▶ Source material
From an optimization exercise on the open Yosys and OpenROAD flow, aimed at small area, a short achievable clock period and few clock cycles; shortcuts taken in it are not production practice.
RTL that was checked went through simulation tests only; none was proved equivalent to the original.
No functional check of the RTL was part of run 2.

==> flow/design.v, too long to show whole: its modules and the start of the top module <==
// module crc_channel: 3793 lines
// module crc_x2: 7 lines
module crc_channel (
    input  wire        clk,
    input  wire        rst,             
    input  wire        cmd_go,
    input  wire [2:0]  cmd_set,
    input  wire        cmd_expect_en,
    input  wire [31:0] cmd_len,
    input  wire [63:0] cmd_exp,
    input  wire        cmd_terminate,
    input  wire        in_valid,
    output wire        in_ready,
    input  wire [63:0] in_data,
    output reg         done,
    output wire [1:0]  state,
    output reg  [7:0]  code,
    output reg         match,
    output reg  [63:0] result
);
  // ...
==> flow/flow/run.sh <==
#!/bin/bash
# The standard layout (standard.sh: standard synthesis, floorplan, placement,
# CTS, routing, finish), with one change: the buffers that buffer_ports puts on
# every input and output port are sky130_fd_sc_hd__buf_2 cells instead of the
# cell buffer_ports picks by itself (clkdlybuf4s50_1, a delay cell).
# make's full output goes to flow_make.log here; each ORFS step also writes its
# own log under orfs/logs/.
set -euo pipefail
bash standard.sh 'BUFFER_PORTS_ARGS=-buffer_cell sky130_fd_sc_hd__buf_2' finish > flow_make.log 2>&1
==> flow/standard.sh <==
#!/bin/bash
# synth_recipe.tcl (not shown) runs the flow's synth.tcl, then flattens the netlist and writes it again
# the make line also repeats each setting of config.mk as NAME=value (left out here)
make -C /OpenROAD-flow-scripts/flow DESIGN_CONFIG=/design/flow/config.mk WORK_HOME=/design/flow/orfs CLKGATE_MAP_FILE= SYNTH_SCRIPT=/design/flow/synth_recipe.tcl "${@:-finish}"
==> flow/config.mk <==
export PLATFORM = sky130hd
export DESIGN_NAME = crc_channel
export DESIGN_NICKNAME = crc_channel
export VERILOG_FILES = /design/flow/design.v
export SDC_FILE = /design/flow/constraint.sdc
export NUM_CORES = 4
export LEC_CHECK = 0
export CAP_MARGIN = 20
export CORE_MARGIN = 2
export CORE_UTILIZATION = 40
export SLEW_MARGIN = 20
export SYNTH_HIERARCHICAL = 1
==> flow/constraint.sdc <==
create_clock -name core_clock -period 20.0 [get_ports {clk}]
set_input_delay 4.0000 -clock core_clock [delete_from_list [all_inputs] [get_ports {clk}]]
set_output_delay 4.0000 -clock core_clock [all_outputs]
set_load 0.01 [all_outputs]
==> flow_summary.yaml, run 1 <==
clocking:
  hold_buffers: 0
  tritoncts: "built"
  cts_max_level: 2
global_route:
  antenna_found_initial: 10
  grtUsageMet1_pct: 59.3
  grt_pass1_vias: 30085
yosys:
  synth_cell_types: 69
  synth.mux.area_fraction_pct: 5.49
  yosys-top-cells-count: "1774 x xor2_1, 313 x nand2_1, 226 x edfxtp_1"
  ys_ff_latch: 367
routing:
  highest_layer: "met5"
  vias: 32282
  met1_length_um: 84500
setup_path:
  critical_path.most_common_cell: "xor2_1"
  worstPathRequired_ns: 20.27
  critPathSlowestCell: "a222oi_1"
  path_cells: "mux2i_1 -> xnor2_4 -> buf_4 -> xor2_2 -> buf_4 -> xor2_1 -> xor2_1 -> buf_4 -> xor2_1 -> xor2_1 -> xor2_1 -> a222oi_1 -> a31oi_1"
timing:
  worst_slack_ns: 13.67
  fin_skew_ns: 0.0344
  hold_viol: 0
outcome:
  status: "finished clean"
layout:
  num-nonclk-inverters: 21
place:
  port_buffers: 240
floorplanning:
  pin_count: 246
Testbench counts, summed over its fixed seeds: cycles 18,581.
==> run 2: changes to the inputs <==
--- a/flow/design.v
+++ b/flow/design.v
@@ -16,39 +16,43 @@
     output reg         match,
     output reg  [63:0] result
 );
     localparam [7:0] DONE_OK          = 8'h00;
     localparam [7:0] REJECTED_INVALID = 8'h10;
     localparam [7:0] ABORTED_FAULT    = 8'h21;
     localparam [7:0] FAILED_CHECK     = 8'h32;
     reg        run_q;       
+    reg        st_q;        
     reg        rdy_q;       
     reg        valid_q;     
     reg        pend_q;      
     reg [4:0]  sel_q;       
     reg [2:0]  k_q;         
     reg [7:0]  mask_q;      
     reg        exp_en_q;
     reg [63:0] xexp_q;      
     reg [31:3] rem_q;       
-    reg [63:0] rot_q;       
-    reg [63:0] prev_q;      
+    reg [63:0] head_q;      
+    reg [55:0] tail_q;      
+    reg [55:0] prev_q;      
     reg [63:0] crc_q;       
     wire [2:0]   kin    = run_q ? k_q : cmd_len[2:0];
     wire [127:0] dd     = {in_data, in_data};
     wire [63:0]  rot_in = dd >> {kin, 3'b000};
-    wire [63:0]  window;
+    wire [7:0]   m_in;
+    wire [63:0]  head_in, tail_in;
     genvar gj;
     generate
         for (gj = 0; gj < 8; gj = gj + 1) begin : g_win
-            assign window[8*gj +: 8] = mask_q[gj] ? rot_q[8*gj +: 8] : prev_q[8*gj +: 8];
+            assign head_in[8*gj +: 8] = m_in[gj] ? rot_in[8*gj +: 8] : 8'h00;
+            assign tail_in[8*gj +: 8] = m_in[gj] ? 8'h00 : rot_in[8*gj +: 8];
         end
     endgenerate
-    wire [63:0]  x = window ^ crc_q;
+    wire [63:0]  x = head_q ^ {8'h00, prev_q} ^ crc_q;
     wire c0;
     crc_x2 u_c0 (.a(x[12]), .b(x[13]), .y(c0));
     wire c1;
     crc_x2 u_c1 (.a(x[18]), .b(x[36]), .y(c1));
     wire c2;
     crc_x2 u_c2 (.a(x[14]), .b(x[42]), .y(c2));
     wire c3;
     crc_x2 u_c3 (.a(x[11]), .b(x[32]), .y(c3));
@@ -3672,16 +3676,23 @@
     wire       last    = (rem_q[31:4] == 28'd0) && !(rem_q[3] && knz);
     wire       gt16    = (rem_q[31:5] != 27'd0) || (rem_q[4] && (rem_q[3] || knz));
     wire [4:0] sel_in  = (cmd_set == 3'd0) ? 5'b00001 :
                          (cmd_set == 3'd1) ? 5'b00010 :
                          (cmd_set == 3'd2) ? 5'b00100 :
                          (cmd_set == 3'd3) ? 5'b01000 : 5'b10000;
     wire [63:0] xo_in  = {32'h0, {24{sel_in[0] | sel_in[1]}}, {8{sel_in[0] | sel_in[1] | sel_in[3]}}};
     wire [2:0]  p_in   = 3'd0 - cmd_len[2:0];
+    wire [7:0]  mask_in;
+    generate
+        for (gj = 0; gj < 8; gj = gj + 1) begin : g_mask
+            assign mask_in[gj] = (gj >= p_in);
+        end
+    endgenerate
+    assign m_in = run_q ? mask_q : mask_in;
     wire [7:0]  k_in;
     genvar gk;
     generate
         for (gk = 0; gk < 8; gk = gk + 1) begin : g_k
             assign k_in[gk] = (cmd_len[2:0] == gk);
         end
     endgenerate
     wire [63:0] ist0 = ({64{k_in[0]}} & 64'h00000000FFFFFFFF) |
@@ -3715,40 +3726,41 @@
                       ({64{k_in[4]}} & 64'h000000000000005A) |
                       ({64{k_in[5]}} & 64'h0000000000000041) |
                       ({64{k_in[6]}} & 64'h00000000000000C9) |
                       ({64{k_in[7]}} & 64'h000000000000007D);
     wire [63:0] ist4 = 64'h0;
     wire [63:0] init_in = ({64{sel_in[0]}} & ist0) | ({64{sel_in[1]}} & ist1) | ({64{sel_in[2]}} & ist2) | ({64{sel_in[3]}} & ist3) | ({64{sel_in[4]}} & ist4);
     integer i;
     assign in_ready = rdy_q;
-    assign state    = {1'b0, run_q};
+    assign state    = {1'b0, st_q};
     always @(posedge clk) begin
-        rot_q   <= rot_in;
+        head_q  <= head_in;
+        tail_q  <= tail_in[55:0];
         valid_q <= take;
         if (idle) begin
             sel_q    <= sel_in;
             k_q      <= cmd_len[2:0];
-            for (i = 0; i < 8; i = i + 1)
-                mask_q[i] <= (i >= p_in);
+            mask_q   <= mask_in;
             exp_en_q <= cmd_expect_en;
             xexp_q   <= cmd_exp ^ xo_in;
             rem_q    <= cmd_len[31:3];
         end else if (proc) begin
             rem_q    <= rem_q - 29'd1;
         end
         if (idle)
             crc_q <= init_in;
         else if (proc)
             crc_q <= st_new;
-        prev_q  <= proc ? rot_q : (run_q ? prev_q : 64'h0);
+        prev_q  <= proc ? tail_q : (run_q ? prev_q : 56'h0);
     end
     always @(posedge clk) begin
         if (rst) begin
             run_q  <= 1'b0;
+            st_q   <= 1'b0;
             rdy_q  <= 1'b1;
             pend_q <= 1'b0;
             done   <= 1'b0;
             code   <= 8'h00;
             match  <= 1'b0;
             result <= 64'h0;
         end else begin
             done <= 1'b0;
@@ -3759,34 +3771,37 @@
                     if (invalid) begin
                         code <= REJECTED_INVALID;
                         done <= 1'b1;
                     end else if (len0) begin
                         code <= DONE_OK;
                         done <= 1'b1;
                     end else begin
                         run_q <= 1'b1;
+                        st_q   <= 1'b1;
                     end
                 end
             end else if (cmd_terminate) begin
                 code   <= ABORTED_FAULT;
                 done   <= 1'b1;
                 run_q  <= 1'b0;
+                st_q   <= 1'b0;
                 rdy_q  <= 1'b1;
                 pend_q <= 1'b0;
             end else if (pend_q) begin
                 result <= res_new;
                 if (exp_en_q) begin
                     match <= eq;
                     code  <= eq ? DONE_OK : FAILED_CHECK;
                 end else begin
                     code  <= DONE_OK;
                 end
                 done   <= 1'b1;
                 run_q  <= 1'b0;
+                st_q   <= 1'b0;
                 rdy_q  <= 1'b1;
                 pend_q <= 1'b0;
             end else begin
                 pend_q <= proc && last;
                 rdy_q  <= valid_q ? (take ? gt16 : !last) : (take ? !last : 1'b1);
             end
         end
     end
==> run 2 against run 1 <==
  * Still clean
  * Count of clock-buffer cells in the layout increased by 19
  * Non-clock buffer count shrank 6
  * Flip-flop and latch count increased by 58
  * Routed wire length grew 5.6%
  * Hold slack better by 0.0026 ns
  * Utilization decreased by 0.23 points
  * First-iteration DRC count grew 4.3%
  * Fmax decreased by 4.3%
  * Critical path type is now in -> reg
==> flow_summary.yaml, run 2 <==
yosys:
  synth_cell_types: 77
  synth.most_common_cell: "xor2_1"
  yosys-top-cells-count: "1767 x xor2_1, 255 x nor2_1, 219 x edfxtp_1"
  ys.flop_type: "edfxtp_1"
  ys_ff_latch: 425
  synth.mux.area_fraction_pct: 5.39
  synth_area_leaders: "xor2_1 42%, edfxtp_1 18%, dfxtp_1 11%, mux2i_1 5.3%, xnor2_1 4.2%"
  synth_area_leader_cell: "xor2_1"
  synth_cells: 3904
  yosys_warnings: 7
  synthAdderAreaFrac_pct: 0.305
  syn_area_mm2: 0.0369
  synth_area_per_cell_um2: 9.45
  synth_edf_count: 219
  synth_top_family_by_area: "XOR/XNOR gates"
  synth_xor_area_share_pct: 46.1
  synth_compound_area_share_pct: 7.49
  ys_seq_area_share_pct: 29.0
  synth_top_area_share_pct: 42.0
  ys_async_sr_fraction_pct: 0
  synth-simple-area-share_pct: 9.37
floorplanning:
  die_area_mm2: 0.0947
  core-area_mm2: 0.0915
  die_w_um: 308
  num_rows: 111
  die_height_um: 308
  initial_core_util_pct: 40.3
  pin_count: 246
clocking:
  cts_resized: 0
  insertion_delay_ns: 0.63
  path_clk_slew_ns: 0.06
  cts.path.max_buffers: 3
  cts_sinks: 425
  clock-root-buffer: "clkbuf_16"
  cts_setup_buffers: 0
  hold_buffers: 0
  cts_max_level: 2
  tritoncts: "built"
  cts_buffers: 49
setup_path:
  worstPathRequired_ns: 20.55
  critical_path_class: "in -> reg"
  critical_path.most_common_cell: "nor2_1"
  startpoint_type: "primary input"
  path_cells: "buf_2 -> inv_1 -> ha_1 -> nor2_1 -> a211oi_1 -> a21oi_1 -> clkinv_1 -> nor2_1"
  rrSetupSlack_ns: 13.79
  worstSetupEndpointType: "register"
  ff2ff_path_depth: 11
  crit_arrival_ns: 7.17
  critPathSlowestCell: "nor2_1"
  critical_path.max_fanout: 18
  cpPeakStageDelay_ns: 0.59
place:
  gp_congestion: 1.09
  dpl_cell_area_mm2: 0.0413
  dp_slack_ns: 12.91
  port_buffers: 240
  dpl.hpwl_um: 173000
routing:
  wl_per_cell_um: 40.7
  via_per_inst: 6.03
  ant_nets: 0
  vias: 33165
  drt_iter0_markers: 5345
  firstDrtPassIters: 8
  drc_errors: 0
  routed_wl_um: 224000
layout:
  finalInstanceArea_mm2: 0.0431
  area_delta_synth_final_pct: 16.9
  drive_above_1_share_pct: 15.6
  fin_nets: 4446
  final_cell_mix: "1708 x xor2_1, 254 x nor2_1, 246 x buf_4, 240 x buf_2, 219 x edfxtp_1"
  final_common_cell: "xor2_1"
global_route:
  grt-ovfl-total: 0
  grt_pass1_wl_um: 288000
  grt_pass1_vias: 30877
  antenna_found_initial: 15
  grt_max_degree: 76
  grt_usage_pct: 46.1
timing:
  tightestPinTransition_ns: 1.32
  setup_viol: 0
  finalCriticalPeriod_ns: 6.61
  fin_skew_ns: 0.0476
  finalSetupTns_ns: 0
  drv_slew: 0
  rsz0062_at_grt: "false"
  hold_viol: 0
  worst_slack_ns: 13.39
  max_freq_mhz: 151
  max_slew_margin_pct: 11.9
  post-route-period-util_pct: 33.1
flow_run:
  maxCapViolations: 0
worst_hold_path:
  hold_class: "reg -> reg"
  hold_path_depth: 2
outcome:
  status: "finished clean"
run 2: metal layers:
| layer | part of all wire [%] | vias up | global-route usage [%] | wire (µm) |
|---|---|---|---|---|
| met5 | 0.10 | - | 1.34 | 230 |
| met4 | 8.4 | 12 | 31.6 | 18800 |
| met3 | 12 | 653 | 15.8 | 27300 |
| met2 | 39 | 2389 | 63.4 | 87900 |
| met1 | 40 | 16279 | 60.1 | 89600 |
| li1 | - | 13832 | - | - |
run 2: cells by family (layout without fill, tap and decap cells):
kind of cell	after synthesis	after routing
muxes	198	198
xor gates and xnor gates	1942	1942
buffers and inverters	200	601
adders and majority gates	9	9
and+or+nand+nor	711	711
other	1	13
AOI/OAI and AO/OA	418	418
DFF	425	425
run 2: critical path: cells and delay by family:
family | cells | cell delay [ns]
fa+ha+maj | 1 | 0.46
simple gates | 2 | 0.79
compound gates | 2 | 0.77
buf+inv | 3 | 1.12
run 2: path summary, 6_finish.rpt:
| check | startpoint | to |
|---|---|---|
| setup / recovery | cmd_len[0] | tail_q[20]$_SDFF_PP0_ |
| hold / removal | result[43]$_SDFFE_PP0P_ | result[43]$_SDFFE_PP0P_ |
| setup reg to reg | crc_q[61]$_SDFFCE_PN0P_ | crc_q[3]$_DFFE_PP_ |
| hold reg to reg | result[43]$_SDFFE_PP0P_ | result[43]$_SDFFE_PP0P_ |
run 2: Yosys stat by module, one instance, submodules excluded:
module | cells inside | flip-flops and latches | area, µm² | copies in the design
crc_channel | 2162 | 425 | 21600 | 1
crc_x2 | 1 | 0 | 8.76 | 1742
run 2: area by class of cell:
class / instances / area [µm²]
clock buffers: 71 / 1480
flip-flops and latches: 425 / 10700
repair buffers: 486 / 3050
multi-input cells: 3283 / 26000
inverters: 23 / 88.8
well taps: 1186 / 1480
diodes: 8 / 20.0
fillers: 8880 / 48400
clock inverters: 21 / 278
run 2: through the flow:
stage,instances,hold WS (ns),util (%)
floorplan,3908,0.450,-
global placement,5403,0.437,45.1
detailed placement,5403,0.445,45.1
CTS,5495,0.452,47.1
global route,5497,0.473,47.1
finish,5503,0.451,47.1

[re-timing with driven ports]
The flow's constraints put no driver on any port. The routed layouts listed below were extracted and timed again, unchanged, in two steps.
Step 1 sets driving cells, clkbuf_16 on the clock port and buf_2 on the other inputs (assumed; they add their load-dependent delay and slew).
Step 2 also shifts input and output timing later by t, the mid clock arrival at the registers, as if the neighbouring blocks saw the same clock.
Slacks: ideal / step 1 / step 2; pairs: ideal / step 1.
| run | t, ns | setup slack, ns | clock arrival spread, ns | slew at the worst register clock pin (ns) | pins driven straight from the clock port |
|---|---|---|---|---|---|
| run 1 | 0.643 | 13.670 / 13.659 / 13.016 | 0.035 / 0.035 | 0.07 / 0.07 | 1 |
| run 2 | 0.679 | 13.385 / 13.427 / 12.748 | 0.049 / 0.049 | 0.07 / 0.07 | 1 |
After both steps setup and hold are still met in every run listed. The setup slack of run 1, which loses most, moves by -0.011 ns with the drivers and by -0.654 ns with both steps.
...
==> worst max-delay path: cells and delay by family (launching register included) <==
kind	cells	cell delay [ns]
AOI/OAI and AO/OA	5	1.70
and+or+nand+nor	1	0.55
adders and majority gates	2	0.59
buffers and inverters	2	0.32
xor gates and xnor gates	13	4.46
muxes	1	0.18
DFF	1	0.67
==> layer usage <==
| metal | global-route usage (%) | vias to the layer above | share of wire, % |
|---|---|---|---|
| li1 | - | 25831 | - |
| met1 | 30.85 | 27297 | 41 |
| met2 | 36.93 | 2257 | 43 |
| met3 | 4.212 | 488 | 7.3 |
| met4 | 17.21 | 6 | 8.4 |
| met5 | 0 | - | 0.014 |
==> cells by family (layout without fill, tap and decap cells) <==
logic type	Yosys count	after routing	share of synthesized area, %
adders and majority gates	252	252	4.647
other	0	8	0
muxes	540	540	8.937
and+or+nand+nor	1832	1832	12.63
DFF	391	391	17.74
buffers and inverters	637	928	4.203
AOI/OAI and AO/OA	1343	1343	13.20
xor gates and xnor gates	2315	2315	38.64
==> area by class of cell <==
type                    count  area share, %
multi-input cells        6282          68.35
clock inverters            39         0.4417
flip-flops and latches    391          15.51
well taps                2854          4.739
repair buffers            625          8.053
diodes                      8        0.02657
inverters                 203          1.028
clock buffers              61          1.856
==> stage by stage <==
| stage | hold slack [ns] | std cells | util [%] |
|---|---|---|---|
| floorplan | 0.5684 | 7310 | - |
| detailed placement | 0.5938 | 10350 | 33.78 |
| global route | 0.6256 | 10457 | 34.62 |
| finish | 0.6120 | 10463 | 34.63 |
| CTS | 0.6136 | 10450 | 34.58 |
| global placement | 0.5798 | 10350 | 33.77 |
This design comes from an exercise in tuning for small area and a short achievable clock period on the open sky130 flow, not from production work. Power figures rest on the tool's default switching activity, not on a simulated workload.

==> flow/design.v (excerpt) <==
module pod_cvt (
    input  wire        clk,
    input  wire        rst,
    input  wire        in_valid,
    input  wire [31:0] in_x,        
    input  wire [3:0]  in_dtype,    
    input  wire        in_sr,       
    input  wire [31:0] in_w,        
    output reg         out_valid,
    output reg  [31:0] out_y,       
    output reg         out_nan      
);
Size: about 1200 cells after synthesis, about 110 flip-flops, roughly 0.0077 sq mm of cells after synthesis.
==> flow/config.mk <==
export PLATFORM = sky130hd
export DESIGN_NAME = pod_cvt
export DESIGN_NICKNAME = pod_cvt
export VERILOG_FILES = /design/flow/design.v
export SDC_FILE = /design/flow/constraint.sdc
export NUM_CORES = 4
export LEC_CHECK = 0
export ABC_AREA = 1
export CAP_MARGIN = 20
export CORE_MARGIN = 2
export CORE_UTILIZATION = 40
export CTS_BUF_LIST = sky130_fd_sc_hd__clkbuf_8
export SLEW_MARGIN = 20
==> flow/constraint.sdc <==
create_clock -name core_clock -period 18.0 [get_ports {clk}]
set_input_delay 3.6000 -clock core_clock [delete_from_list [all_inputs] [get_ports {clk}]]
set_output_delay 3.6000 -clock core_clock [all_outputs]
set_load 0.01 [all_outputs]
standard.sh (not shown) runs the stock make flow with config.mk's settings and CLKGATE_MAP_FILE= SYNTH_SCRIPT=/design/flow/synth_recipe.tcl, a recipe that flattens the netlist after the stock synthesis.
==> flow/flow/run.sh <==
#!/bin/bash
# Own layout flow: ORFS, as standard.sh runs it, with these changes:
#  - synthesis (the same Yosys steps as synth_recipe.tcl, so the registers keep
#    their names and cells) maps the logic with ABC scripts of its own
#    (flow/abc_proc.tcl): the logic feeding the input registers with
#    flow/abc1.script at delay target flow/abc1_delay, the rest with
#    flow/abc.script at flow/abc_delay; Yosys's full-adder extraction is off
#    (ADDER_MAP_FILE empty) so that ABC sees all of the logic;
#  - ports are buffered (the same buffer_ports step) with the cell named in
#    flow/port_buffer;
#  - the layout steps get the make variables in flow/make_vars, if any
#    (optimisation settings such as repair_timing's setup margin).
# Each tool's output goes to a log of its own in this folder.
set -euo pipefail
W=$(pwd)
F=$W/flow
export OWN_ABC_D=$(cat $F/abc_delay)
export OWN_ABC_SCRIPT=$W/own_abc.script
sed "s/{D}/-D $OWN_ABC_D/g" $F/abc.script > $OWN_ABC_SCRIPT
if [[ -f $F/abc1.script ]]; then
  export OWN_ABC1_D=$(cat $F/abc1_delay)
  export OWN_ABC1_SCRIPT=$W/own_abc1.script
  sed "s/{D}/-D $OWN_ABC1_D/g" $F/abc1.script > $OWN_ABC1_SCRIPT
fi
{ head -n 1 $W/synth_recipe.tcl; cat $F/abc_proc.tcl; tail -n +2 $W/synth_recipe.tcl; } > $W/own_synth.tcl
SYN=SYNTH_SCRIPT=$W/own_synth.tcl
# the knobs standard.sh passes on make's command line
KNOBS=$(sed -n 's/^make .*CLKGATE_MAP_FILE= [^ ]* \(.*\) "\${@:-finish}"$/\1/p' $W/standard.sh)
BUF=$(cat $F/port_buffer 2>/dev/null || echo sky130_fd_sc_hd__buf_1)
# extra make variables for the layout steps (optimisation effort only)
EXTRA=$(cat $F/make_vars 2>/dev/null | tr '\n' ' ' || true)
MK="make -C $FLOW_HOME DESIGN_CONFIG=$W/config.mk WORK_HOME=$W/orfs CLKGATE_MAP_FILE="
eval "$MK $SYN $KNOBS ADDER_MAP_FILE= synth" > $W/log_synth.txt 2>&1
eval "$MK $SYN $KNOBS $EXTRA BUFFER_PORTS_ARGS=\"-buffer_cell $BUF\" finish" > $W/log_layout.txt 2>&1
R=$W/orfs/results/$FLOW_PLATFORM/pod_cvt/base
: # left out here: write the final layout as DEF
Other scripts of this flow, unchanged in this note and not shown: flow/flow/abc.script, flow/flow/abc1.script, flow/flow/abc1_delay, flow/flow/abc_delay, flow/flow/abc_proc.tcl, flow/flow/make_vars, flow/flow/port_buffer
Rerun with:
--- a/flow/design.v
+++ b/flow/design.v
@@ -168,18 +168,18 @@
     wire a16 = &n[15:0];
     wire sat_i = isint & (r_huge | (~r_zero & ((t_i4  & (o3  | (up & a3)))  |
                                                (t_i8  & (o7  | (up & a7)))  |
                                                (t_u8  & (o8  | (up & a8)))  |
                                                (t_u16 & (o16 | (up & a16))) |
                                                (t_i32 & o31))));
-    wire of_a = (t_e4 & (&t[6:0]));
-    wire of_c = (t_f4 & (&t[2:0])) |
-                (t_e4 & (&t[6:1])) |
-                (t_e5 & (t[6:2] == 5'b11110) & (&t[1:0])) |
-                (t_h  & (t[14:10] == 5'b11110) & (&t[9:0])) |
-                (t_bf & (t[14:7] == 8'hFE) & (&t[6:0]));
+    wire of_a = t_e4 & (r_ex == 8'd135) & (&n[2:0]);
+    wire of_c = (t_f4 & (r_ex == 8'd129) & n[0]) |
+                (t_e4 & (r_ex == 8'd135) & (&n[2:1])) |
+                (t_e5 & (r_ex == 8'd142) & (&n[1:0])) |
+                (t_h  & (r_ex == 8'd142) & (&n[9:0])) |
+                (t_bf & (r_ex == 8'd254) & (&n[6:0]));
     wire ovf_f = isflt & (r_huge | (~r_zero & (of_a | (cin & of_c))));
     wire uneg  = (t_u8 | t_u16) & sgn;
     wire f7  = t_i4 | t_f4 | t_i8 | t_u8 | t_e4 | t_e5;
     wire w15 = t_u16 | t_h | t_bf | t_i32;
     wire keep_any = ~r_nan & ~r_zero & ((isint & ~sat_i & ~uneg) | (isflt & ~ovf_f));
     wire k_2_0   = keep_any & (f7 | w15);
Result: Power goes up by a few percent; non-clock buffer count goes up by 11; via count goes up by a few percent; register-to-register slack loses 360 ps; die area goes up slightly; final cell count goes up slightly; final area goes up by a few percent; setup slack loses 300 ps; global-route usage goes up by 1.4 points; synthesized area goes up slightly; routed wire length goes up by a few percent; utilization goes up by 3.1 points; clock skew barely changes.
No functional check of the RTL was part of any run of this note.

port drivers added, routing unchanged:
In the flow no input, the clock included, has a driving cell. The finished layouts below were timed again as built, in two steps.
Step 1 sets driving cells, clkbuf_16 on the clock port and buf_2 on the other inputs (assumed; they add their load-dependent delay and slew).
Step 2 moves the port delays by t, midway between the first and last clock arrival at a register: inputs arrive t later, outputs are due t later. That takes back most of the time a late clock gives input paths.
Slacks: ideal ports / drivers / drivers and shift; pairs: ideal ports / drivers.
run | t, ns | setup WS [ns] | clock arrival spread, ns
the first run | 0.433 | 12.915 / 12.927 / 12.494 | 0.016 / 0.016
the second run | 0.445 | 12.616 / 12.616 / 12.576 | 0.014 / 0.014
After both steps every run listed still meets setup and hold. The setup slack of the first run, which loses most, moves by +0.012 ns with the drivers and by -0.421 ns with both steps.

▶ Task prompt
In the listing above, transcribe exactly everything from the line containing "10350 | 33.78 |" down to the line containing "10450 | 34.58 |", including both and nothing more.

▶ Response to this exercise
| detailed placement | 0.5938 | 10350 | 33.78 |
| global route | 0.6256 | 10457 | 34.62 |
| finish | 0.6120 | 10463 | 34.63 |
| CTS | 0.6136 | 10450 | 34.58 |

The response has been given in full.